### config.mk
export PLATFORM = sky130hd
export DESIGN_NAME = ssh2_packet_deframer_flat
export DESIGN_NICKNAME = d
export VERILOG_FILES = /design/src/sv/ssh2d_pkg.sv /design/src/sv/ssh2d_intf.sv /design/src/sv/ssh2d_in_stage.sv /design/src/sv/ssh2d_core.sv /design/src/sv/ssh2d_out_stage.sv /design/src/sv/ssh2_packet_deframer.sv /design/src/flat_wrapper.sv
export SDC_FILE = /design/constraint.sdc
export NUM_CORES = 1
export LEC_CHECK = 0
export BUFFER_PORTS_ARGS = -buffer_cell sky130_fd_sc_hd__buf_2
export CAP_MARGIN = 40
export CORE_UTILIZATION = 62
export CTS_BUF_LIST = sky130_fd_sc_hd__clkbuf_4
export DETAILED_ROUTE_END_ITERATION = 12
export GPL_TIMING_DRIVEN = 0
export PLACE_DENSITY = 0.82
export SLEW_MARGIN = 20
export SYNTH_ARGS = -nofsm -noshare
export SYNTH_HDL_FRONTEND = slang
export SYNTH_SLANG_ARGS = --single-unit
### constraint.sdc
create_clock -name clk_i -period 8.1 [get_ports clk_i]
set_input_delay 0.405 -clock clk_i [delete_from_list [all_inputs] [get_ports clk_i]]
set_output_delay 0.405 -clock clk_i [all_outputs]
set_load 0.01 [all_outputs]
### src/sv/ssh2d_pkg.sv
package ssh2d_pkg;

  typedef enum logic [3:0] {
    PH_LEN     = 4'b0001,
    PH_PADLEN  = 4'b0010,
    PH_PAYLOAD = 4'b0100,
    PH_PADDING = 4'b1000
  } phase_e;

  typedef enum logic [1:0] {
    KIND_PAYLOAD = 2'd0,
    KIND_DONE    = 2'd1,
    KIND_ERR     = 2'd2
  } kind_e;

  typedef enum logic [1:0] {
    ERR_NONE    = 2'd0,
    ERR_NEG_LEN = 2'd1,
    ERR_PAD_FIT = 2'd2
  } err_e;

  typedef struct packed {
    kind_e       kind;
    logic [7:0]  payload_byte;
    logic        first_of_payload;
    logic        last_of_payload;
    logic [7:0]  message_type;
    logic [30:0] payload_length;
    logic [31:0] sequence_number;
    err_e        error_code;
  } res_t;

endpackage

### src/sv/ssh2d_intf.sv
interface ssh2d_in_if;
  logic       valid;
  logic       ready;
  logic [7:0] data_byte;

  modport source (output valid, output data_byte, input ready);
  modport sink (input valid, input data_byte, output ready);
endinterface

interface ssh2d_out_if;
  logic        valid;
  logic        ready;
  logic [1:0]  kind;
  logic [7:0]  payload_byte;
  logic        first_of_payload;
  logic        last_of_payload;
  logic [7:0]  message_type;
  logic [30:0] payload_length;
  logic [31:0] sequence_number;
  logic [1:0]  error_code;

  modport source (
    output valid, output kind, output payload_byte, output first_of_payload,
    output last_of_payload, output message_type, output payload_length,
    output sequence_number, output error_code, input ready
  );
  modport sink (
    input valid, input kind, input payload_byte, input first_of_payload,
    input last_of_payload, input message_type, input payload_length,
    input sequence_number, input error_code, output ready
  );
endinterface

Prompt:
The reply should hold only the lines from the first line of the listing above through the line with "export DESIGN_NICKNAME = d", each copied exactly.

Solution to the problem:
### config.mk
export PLATFORM = sky130hd
export DESIGN_NAME = ssh2_packet_deframer_flat
export DESIGN_NICKNAME = d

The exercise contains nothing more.